After a little forgetfulness last week, it is once again time for our Bi-weekly Caption contest! This week I want your best Dialogue for the following image:
The normal rules apply, which are: You are limited to Three (3) entries which are due by 5:00 PM Eastern Time on Tuesday April 21st. Of course I as always expect you to keep your entries no worse than PG-13 in nature and that you follow all the normal rules of the forum when writing your caption for the above image. That being said I wish you all Good luck!
I guess with me around the buck DOES stop here!
Oh deer, there appears to be uranium in my car.
So the IRS said I owe them a few bucks so you are my first installment
1. Yes, Batman! Have you got any more lead-filled nature cutouts in your utility belt? We could use a few more.
2. I’ve got to get this wildlife outta here–Peter Parker was one too many . . .
3. No more glowing green water for YOU, Jimmy!

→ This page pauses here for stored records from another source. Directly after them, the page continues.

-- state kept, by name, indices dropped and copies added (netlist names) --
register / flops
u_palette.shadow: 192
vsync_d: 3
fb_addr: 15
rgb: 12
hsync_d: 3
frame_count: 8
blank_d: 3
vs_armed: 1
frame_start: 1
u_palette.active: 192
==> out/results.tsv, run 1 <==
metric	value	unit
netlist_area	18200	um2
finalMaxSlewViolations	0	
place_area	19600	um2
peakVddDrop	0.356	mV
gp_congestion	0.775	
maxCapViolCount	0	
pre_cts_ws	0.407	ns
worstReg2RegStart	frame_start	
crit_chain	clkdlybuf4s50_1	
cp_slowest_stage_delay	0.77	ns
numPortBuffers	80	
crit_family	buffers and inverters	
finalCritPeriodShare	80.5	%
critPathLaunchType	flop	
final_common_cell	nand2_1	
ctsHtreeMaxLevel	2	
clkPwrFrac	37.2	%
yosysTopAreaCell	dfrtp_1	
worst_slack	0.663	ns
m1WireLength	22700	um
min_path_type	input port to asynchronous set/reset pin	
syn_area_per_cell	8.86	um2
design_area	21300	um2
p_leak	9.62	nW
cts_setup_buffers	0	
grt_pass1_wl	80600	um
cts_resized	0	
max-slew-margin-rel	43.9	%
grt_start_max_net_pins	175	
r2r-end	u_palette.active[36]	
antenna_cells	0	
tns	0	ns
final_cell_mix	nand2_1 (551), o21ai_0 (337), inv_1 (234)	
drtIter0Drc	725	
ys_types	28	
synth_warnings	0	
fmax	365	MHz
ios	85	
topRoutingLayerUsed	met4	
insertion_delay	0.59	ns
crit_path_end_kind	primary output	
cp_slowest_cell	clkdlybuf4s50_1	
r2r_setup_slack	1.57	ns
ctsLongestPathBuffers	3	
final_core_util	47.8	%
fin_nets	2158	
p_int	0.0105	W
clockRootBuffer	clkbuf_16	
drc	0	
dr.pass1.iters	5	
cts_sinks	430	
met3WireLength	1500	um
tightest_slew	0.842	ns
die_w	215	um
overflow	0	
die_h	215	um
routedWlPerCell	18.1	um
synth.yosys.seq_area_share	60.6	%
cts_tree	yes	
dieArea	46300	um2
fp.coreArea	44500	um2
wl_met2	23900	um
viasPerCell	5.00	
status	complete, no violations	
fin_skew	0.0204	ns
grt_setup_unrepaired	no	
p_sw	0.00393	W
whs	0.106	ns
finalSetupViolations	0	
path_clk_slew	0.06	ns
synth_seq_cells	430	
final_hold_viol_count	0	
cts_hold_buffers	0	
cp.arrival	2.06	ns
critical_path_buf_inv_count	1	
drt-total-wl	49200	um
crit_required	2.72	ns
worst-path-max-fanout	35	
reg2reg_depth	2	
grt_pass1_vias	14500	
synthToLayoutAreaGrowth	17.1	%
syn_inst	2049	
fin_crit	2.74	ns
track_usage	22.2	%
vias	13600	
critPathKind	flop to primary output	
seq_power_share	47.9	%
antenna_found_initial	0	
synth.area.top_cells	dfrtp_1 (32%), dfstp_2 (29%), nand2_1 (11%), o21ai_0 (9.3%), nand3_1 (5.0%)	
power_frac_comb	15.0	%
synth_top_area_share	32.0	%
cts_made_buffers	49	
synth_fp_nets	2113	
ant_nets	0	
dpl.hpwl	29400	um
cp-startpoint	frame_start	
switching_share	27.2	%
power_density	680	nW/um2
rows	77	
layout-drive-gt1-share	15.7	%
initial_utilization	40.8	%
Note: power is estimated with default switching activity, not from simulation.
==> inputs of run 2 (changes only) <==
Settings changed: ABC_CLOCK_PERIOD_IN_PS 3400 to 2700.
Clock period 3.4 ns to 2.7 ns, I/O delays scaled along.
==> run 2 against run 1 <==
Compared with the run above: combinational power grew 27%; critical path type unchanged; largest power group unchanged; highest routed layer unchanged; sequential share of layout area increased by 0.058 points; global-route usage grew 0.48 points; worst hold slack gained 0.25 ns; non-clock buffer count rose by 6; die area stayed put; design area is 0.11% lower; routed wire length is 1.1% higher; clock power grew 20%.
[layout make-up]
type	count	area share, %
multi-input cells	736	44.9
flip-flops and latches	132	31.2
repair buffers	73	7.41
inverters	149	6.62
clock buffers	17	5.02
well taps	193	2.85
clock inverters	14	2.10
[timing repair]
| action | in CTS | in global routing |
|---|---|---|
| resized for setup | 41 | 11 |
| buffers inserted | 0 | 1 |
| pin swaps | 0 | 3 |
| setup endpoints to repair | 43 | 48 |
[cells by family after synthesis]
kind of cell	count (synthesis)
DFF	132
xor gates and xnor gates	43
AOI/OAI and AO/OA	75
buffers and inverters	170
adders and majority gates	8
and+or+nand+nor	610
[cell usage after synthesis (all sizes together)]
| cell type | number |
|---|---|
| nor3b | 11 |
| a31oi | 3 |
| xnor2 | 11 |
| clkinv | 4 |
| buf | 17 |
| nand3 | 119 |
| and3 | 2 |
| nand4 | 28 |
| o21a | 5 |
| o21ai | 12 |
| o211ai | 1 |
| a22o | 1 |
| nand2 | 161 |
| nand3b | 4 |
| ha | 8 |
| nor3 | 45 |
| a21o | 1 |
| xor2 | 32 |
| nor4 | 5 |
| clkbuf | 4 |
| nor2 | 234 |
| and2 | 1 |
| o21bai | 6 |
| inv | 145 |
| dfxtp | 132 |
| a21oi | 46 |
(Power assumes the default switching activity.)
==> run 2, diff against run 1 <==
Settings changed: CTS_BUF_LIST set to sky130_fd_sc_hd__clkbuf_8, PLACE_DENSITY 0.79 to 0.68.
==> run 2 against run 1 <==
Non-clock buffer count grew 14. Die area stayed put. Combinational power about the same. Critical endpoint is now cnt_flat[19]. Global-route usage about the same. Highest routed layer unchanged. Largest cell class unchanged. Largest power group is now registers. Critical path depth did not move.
## src/rtl/alu_arbiter_ctrl_if.sv

```systemverilog
// Requester/response bundle for alu_arbiter_ctrl.
// The slave modport is the controller side; master is the requester/consumer side.
interface alu_arbiter_ctrl_if #(
  parameter int unsigned CNT_W = 8
);
  logic             req0_valid;
  logic             req0_ready;
  logic             req0_op;
  logic [2:0]       req0_a;
  logic [2:0]       req0_b;
  logic             req1_valid;
  logic             req1_ready;
  logic             req1_op;
  logic [2:0]       req1_a;
  logic [2:0]       req1_b;
  logic             rsp_valid;
  logic             rsp_ready;
  logic             rsp_id;
  logic [5:0]       rsp_data;
  logic             busy;
  logic [CNT_W-1:0] op_count;

  modport slave (
    input  req0_valid, req0_op, req0_a, req0_b,
    input  req1_valid, req1_op, req1_a, req1_b,
    input  rsp_ready,
    output req0_ready, req1_ready,
    output rsp_valid, rsp_id, rsp_data, busy, op_count
  );

  modport master (
    output req0_valid, req0_op, req0_a, req0_b,
    output req1_valid, req1_op, req1_a, req1_b,
    output rsp_ready,
    input  req0_ready, req1_ready,
    input  rsp_valid, rsp_id, rsp_data, busy, op_count
  );
endinterface

```

## src/rtl/alu_arbiter_ctrl.sv

```systemverilog
// Two-requester round-robin front end for a tiny ALU: 1-cycle add,
// 3-cycle shift-add multiply, held response and saturating completion count.
module alu_arbiter_ctrl #(
  parameter int unsigned CNT_W = 8
) (
  input  logic               clk,
  input  logic               rst,
  alu_arbiter_ctrl_if.slave  bus
);

  typedef enum logic [1:0] {S_IDLE, S_EXEC, S_RESP} state_t;

  state_t           r_state,     w_state_n;
  logic             r_ptr,       w_ptr_n;
  logic             r_op,        w_op_n;
  logic [2:0]       r_a,         w_a_n;
  logic [2:0]       r_b,         w_b_n;
  logic             r_id,        w_id_n;
  logic [5:0]       r_acc,       w_acc_n;
  logic [1:0]       r_step,      w_step_n;
  logic             r_rsp_valid, w_rsp_valid_n;
  logic             r_rsp_id,    w_rsp_id_n;
  logic [5:0]       r_rsp_data,  w_rsp_data_n;
  logic             r_busy,      w_busy_n;
  logic [CNT_W-1:0] r_op_count,  w_op_count_n;

  logic       w_idle;
  logic       w_gnt0;
  logic       w_gnt1;
  logic [5:0] w_term;

  // Grant is combinational in IDLE; the pointer only breaks ties.
  assign w_idle = (r_state == S_IDLE) && !rst;
  assign w_gnt0 = bus.req0_valid && (!bus.req1_valid || !r_ptr);
  assign w_gnt1 = bus.req1_valid && (!bus.req0_valid ||  r_ptr);

  assign bus.req0_ready = w_idle && w_gnt0;
  assign bus.req1_ready = w_idle && w_gnt1;
  assign bus.rsp_valid  = r_rsp_valid;
  assign bus.rsp_id     = r_rsp_id;
  assign bus.rsp_data   = r_rsp_data;
  assign bus.busy       = r_busy;
  assign bus.op_count   = r_op_count;

  // Partial product for the operand-b bit selected by the step counter.
  assign w_term = r_b[r_step] ? (6'(r_a) << r_step) : 6'd0;

  always_comb begin
    w_state_n     = r_state;
    w_ptr_n       = r_ptr;
    w_op_n        = r_op;
    w_a_n         = r_a;
    w_b_n         = r_b;
    w_id_n        = r_id;
    w_acc_n       = r_acc;
    w_step_n      = r_step;
    w_rsp_valid_n = r_rsp_valid;
    w_rsp_id_n    = r_rsp_id;
    w_rsp_data_n  = r_rsp_data;
    w_busy_n      = r_busy;
    w_op_count_n  = r_op_count;

    unique case (r_state)
      S_IDLE: begin
        if (bus.req0_ready || bus.req1_ready) begin
          w_op_n    = bus.req1_ready ? bus.req1_op : bus.req0_op;
          w_a_n     = bus.req1_ready ? bus.req1_a  : bus.req0_a;
          w_b_n     = bus.req1_ready ? bus.req1_b  : bus.req0_b;
          w_id_n    = bus.req1_ready;
          w_ptr_n   = !bus.req1_ready;
          w_acc_n   = 6'd0;
          w_step_n  = 2'd0;
          w_busy_n  = 1'b1;
          w_state_n = S_EXEC;
        end
      end
      S_EXEC: begin
        if (r_op) begin
          w_rsp_data_n  = 6'(r_a) + 6'(r_b);
          w_rsp_id_n    = r_id;
          w_rsp_valid_n = 1'b1;
          w_state_n     = S_RESP;
        end else begin
          w_acc_n  = r_acc + w_term;
          w_step_n = r_step + 2'd1;
          if (r_step == 2'd2) begin
            w_rsp_data_n  = r_acc + w_term;
            w_rsp_id_n    = r_id;
            w_rsp_valid_n = 1'b1;
            w_state_n     = S_RESP;
          end
        end
      end
      S_RESP: begin
        if (bus.rsp_ready) begin
          w_rsp_valid_n = 1'b0;
          w_rsp_id_n    = 1'b0;
          w_rsp_data_n  = 6'd0;
          w_busy_n      = 1'b0;
          w_state_n     = S_IDLE;
          if (r_op_count != {CNT_W{1'b1}}) begin
            w_op_count_n = r_op_count + CNT_W'(1);
          end
        end
      end
      default: begin
        w_state_n = S_IDLE;
      end
    endcase
  end

  always_ff @(posedge clk or posedge rst) begin
    if (rst) begin
      r_state     <= S_IDLE;
      r_ptr       <= 1'b0;
      r_op        <= 1'b0;
      r_a         <= 3'd0;
      r_b         <= 3'd0;
      r_id        <= 1'b0;
      r_acc       <= 6'd0;
      r_step      <= 2'd0;
      r_rsp_valid <= 1'b0;
      r_rsp_id    <= 1'b0;
      r_rsp_data  <= 6'd0;
      r_busy      <= 1'b0;
      r_op_count  <= '0;
    end else begin
      r_state     <= w_state_n;
      r_ptr       <= w_ptr_n;
      r_op        <= w_op_n;
      r_a         <= w_a_n;
      r_b         <= w_b_n;
      r_id        <= w_id_n;
      r_acc       <= w_acc_n;
      r_step      <= w_step_n;
      r_rsp_valid <= w_rsp_valid_n;
      r_rsp_id    <= w_rsp_id_n;
      r_rsp_data  <= w_rsp_data_n;
      r_busy      <= w_busy_n;
      r_op_count  <= w_op_count_n;
    end
  end

endmodule
```

## src/flat_wrapper.sv

```systemverilog
// flat-port wrapper written by rule: the top's interface ports become plain ports
module alu_arbiter_ctrl_flat 
#(
  parameter int unsigned CNT_W = 8
)
  (clk, rst, bus_req0_valid, bus_req0_op, bus_req0_a, bus_req0_b, bus_req1_valid, bus_req1_op, bus_req1_a, bus_req1_b, bus_rsp_ready, bus_req0_ready, bus_req1_ready, bus_rsp_valid, bus_rsp_id, bus_rsp_data, bus_busy, bus_op_count);
  alu_arbiter_ctrl_if #(.CNT_W(CNT_W)) bus_i ();
  input  logic clk;
  input  logic rst;
  input wire logic [$bits(bus_i.req0_valid)-1:0] bus_req0_valid;
  input wire logic [$bits(bus_i.req0_op)-1:0] bus_req0_op;
  input wire logic [$bits(bus_i.req0_a)-1:0] bus_req0_a;
  input wire logic [$bits(bus_i.req0_b)-1:0] bus_req0_b;
  input wire logic [$bits(bus_i.req1_valid)-1:0] bus_req1_valid;
  input wire logic [$bits(bus_i.req1_op)-1:0] bus_req1_op;
  input wire logic [$bits(bus_i.req1_a)-1:0] bus_req1_a;
  input wire logic [$bits(bus_i.req1_b)-1:0] bus_req1_b;
  input wire logic [$bits(bus_i.rsp_ready)-1:0] bus_rsp_ready;
  output wire logic [$bits(bus_i.req0_ready)-1:0] bus_req0_ready;
  output wire logic [$bits(bus_i.req1_ready)-1:0] bus_req1_ready;
  output wire logic [$bits(bus_i.rsp_valid)-1:0] bus_rsp_valid;
  output wire logic [$bits(bus_i.rsp_id)-1:0] bus_rsp_id;
  output wire logic [$bits(bus_i.rsp_data)-1:0] bus_rsp_data;
  output wire logic [$bits(bus_i.busy)-1:0] bus_busy;
  output wire logic [$bits(bus_i.op_count)-1:0] bus_op_count;
  assign bus_i.req0_valid = bus_req0_valid;
  assign bus_i.req0_op = bus_req0_op;
  assign bus_i.req0_a = bus_req0_a;
  assign bus_i.req0_b = bus_req0_b;
  assign bus_i.req1_valid = bus_req1_valid;
  assign bus_i.req1_op = bus_req1_op;
  assign bus_i.req1_a = bus_req1_a;
  assign bus_i.req1_b = bus_req1_b;
  assign bus_i.rsp_ready = bus_rsp_ready;
  assign bus_req0_ready = bus_i.req0_ready;
  assign bus_req1_ready = bus_i.req1_ready;
  assign bus_rsp_valid = bus_i.rsp_valid;
  assign bus_rsp_id = bus_i.rsp_id;
  assign bus_rsp_data = bus_i.rsp_data;
  assign bus_busy = bus_i.busy;
  assign bus_op_count = bus_i.op_count;
  alu_arbiter_ctrl #(.CNT_W(CNT_W)) u_core (.clk(clk), .rst(rst), .bus(bus_i));
endmodule
```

1. Not uranium, you dizzy deer, krypton. KRYPTON! If you want to be my sidekick, you need to learn the periodic table.
2. Another one? Geez, how many test animals did Jor-El launch to Earth, anyway?
3. They found me. I don’t know how, but they found me. Run for it, deer! IT’S THE LIBYANS!
What? You told me to bring a few bucks for gas.
1) Snap a photo, Lois! I’ve just stopped the most dangerous reindeer game yet!
2) Okay, Wonder Twins, let’s see if we can hit Apokolips from here!
3) The park ranger won’t mind if I add you to my super zoo…
1. The games up Dr Deer! You’ll be spending your next half-life in jail.
2. Who’s up for a game of radioactive stag tag?
I don’t usually kill animals, but I do when they scratch my sweet-ass ride.
Oh, Dear!
Superman: Die Lex Luthor! I have the ultimate weapon; KRYPTOMOOSE!!!!
my other one is this; Superman: Oh deer, a radioactive animal! My uranium! MINE! WAAAAAH!
Okay, I’ve got radioactive material and an animal, now all I need is some sucker that I can test my “marvelous” theory on.
Say, Jim-mmmmmy … ???
It’s simple; I’ll just dip this passing reindeer’s nose in this nearby supply of uranium, and Santa, I can guide your sleigh tonight.
Robin, get the forks and knives ready! We’ve got a juicy one!
W-what?! No, Robin, I wasn’t sniffing Uranium again… it was, uh,… this deer! Yes! This deer was sniffing the Uranium! Not me! I promise!
Hey Lois! I found your lawn ornament. I just followed the glow.
“This is how we roll in gay city.”
“Lois!!! This isn’t what it looks like!”
“This is exactly what it looks like.”